40

Today, at the Cross Validated Journal Club (why weren't you there?), @mbq asked:

Do you think we (modern data scientists) know what significance means? And how it relates to our confidence in our results?

@Michelle replied as some (including me) usually do:

I'm finding the concept of significance (based on p-values) less and less helpful as I continue in my career. For example, I can be using extremely large datasets so everything is statistically significant ($p<.01$)

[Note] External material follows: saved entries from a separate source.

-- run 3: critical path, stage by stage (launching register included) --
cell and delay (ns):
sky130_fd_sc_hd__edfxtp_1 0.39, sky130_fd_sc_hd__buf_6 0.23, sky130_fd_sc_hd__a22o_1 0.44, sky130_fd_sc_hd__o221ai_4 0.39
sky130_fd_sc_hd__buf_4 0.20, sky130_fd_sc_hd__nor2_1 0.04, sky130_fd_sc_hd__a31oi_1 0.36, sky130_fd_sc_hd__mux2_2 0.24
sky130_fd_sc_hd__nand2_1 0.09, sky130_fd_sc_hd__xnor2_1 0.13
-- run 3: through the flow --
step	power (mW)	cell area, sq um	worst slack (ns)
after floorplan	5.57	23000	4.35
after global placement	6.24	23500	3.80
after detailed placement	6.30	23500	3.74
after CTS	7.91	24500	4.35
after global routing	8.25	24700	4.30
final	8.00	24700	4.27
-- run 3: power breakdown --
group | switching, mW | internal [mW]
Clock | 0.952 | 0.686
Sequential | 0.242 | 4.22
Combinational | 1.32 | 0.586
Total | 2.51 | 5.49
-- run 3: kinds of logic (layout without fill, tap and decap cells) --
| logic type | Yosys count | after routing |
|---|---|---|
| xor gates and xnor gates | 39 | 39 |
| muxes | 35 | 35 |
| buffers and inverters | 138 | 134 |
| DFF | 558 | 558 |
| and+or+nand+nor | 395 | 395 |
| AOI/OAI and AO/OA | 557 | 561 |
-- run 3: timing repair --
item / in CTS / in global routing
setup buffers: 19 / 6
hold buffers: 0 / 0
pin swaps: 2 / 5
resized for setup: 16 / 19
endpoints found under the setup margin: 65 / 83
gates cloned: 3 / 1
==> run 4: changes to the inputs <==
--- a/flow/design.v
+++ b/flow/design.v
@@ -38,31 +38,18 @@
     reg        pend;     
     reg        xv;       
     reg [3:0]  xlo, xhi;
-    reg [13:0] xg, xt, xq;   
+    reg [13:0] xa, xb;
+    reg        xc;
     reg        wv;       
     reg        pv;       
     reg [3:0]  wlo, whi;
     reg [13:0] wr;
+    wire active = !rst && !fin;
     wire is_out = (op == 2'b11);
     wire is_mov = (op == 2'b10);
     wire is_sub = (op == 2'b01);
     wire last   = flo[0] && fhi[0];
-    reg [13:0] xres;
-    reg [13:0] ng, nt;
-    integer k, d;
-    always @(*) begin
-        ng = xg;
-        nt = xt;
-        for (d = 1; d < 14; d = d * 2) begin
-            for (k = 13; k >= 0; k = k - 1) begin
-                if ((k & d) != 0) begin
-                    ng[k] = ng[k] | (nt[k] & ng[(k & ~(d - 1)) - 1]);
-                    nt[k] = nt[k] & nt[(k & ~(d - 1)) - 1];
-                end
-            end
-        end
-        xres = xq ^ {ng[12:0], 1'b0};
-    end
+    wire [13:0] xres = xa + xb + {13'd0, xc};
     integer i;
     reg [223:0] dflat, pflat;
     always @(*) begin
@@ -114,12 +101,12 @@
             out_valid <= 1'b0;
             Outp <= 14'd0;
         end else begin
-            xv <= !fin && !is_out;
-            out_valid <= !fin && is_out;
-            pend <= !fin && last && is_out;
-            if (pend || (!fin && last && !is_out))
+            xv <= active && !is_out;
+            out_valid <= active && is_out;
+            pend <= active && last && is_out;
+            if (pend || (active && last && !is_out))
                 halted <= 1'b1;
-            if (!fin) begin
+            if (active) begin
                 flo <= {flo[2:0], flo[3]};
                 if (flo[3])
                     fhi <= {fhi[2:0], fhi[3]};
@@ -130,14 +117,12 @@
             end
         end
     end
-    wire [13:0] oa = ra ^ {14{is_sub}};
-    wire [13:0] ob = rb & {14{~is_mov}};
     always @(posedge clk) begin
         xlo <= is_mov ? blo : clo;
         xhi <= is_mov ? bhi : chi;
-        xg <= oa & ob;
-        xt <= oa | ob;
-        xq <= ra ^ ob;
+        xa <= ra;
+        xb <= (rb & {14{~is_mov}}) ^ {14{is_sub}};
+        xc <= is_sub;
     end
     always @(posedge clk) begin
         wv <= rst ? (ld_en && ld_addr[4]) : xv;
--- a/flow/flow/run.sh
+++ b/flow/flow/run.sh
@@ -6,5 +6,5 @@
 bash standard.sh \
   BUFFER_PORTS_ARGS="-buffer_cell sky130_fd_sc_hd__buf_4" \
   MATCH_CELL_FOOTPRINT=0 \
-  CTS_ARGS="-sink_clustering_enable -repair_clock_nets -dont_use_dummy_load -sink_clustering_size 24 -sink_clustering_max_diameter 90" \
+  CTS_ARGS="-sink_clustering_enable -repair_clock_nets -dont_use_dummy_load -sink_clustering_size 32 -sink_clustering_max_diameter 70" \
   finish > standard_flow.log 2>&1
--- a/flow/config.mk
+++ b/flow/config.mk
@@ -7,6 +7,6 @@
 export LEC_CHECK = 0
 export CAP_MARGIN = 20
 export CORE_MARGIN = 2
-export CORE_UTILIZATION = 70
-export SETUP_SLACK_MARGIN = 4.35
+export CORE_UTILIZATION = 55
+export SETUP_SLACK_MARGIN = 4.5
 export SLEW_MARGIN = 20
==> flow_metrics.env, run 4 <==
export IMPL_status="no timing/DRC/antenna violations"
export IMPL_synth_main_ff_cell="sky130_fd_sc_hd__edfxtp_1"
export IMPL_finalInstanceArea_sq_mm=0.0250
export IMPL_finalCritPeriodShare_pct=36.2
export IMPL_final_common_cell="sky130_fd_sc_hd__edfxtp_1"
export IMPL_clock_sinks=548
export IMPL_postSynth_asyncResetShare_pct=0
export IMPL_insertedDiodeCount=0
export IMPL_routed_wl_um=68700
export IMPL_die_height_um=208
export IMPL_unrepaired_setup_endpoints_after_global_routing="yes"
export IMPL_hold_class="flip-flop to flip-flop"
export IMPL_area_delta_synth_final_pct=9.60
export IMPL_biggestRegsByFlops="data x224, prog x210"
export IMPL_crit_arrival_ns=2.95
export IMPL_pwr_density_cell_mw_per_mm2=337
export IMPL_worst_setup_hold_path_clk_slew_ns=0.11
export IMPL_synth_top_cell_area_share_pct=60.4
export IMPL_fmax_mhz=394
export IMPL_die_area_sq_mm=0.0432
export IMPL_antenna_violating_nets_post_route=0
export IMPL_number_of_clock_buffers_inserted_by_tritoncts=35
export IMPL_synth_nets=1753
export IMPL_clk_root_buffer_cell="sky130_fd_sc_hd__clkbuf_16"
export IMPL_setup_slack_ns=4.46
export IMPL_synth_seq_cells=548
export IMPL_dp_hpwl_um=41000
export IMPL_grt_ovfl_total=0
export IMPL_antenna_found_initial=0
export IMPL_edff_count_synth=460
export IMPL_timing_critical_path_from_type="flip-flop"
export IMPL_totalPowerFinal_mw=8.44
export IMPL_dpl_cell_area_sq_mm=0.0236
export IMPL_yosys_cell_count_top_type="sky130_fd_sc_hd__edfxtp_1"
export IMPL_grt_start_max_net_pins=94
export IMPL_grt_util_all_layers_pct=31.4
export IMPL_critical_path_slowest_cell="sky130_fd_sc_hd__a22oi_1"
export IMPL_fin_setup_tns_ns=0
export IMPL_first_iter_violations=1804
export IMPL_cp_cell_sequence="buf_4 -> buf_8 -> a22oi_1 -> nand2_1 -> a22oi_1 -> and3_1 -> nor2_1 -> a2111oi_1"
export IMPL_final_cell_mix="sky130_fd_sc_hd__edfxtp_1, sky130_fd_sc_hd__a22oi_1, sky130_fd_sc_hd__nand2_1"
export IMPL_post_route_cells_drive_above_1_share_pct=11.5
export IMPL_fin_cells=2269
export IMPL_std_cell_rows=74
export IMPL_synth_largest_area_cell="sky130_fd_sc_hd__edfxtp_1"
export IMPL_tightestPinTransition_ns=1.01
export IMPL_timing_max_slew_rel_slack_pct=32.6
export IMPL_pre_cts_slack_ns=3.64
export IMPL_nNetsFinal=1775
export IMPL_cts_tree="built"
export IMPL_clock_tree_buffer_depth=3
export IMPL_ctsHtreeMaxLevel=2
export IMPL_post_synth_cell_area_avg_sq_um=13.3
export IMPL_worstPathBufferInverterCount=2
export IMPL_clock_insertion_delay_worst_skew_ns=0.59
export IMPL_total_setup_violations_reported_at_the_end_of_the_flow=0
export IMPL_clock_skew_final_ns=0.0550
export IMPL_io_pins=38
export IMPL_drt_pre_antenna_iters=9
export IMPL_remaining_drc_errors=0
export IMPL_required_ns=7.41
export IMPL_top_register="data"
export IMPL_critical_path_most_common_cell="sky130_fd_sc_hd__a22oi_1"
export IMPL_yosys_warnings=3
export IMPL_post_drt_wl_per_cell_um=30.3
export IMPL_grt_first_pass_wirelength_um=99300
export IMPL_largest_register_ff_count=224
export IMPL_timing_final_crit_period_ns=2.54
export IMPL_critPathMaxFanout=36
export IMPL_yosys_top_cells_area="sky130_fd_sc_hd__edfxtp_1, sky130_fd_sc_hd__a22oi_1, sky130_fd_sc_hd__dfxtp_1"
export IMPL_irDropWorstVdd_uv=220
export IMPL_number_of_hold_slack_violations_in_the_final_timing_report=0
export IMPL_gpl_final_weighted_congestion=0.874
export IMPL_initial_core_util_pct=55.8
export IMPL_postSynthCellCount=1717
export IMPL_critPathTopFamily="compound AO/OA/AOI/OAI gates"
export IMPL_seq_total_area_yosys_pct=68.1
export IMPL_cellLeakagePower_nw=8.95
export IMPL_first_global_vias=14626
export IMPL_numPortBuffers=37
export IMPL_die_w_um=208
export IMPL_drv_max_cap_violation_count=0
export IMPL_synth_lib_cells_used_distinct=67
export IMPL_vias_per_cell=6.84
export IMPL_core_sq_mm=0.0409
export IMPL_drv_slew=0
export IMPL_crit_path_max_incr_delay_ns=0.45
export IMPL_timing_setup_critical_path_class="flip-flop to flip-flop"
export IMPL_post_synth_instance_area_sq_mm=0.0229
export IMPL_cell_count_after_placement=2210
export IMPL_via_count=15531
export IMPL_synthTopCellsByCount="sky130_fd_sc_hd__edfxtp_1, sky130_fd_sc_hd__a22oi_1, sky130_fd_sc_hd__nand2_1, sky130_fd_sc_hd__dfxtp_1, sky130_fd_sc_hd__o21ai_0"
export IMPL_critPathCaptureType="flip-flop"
Source: an optimization exercise on an open RTL-to-GDS flow (aim: small area). Production flows keep margins and buffers that such runs may drop. Only simulation tests tie the RTL to the original design; equivalence was not proved. No activity file was given, so power comes from the tool's default toggle rates.

== run 1 ==
Design video_core, start of the top module:
module video_core(
	input         clk,
	input         rst_n,
	input  [7:0]  vpo,
	input         config_done,
	input         enhance_enable,
	input         video_zoom,
	input         cross_output,
	output [9:0]  lut_addr,
	input  [7:0]  lut_data,
	output [19:0] sram_a_addr,
	output        sram_a_ce_n,
	output        sram_a_we_n,
	output        sram_a_oe_n,
	output [15:0] sram_a_dout,
	output        sram_a_doe,
	input  [15:0] sram_a_din,
	output [19:0] sram_b_addr,
	output        sram_b_ce_n,
	output        sram_b_we_n,
	output        sram_b_oe_n,
	output [15:0] sram_b_dout,
	output        sram_b_doe,
	input  [15:0] sram_b_din,
	output [7:0]  enc_data,
	output        frame_flag,
	output        decode_error,
	output [7:0]  img_mean,
	output        iris_int,
	output [7:0]  max_gray
);
For scale: roughly 200 flip-flops, about 0.010 sq mm of cells after synthesis.
Settings: LEC_CHECK=0, CAP_MARGIN=20, CORE_MARGIN=2, CORE_UTILIZATION=40, PLACE_DENSITY=0.6, SLEW_MARGIN=20; clock period 10.0 ns.
standard.sh (not shown) runs the stock make flow with config.mk's settings and CLKGATE_MAP_FILE= SYNTH_SCRIPT=/design/flow/synth_recipe.tcl, a recipe that flattens the netlist after the stock synthesis.
==> flow/flow/run.sh <==
#!/bin/bash
# Standard layout with three changes: an area-oriented ABC script in
# synthesis (with a time-bounded &deepsyn pass), port buffers made from the smallest buffer cell, and a clock
# tree of small buffers without dummy loads.
set -euo pipefail
W="$(cd "$(dirname "$0")/.." && pwd)"
export AREA_ABC_SCRIPT="$W/flow/area.abc"
export FLOW_SYNTH_TCL="$W/synth_recipe.tcl"
export BUFFER_PORTS_ARGS="-buffer_cell sky130_fd_sc_hd__buf_1"
export CTS_ARGS="-sink_clustering_enable -repair_clock_nets -dont_use_dummy_load -buf_list sky130_fd_sc_hd__clkbuf_4 -sink_clustering_size 7 -sink_clustering_max_diameter 35 -sink_buffer_max_cap_derate 1.0"
sed "s|SYNTH_SCRIPT=[^ ]*|SYNTH_SCRIPT=$W/flow/synth_area.tcl|" "$W/standard.sh" > "$W/standard_area.sh"
grep -q "SYNTH_SCRIPT=$W/flow/synth_area.tcl" "$W/standard_area.sh"
bash "$W/standard_area.sh" > "$W/standard_flow.log" 2>&1
==> flow/flow/area.abc <==
strash
ifraig
dc2
&get -n
&deepsyn -T 120 -S 7
&put
resub -K 8
rewrite -z
dch -f
amap -m -F 2 -A 8
topo
stime -c
dnsize -c
==> flow/flow/synth_area.tcl <==
# The standard flow's synthesis script, with the ABC step run on an area-oriented script
# (flow/area.abc) instead of ORFS's delay-oriented one.  Everything else,
# including flip-flop mapping, is synth_recipe.tcl unchanged.
proc abc {args} {
  set i [lsearch $args -script]
  if {$i >= 0} { lset args [expr {$i + 1}] $::env(AREA_ABC_SCRIPT) }
  yosys abc {*}$args
}
source $::env(FLOW_SYNTH_TCL)
--- input diff run 1..run 2 ---
==> flow/flow/run.sh <==
#!/bin/bash
# Standard layout, with the port buffers made from the smallest buffer cell
# and a clock tree of mid-size buffers without dummy loads.
set -euo pipefail
export BUFFER_PORTS_ARGS="-buffer_cell sky130_fd_sc_hd__buf_1"
export CTS_ARGS="-sink_clustering_enable -repair_clock_nets -dont_use_dummy_load -buf_list sky130_fd_sc_hd__clkbuf_4 -sink_clustering_size 20"
bash standard.sh > standard_flow.log 2>&1
removed: flow/flow/area.abc
removed: flow/flow/synth_area.tcl
Notes after the runs:
Per the final summary, run 2 finished and its layout is clean on timing, DRC and antenna.
Comparing final area for run 1 and run 2, the smaller number came from run 1.
Looking at critical path buffer and inverter count, run 2 sits 2 below run 1.
Fraction of layout cells with a size suffix above 1 (lower): run 1
Run comparison: run 2 master of the slowest instance on the critical path dfxtp_2; run 1 master of the slowest instance on the critical path fa_1
Run 2 vs run 1: clock share of power up
Relative to run 2, the following input files were edited for run 3:
==> flow/flow/run.sh <==
#!/bin/bash
# Standard layout with three changes: an area-oriented ABC script in
# synthesis (with a time-bounded &deepsyn pass), port buffers made from the smallest buffer cell, and a clock
# tree of small buffers without dummy loads.
set -euo pipefail
W="$(cd "$(dirname "$0")/.." && pwd)"
export AREA_ABC_SCRIPT="$W/flow/area.abc"
export FLOW_SYNTH_TCL="$W/synth_recipe.tcl"
export BUFFER_PORTS_ARGS="-buffer_cell sky130_fd_sc_hd__buf_1"
export CTS_ARGS="-sink_clustering_enable -repair_clock_nets -dont_use_dummy_load -buf_list \"sky130_fd_sc_hd__clkbuf_4 sky130_fd_sc_hd__clkbuf_8\" -sink_clustering_size 10 -sink_clustering_max_diameter 45 -sink_buffer_max_cap_derate 1.0"
sed "s|SYNTH_SCRIPT=[^ ]*|SYNTH_SCRIPT=$W/flow/synth_area.tcl|" "$W/standard.sh" > "$W/standard_area.sh"
grep -q "SYNTH_SCRIPT=$W/flow/synth_area.tcl" "$W/standard_area.sh"
bash "$W/standard_area.sh" > "$W/standard_flow.log" 2>&1
==> flow/flow/area.abc (new file) <==
strash
ifraig
dc2
&get -n
&deepsyn -T 120 -S 7
&put
resub -K 8
rewrite -z
dch -f
amap -m -F 2 -A 8
topo
stime -c
dnsize -c
==> flow/flow/synth_area.tcl (new file) <==
# The standard flow's synthesis script, with the ABC step run on an area-oriented script
# (flow/area.abc) instead of ORFS's delay-oriented one.  Everything else,
# including flip-flop mapping, is synth_recipe.tcl unchanged.
proc abc {args} {
  set i [lsearch $args -script]
  if {$i >= 0} { lset args [expr {$i + 1}] $::env(AREA_ABC_SCRIPT) }
  yosys abc {*}$args
}
source $::env(FLOW_SYNTH_TCL)
## What came out
Per the final summary, run 3 finished and its layout is clean on timing, DRC and antenna.
Detailed route, run 3 vs run 2: via total lower for run 3
Run 3 vs. run 2: synthesized cell count went down by 7.4%.
Between run 2 and run 3, delay contributed by the slowest stage of the critical path increased.
Run 2 -> run 3: hold-fix buffer count after cts delta 0, exact match
In run 3 relative to run 2, final cell count had gone down by a few percent.
Clock buffer count in the final layout, run 3 and run 2: smaller value in run 3
Summary: with run 2 as the reference, static leakage in run 3 moved down by more than 10%.
Total power after layout down about 13% in run 3 wrt run 2
Area: run 3 vs run 2 -> run 3 smaller
On sequential power share: run 3 sits above run 2.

This is probably a stupid question, but isn't the problem the hypothesis being tested? If you test the null hypothesis "A is equal to B" then you know the answer is "No". Bigger data sets will only bring you closer to this inevitably true conclusion. I believe it was Deming who once gave an example with the hypothesis "the number of hairs on the right side of a lamb is equal to the number of hairs on its left side." Well, of course it isn't.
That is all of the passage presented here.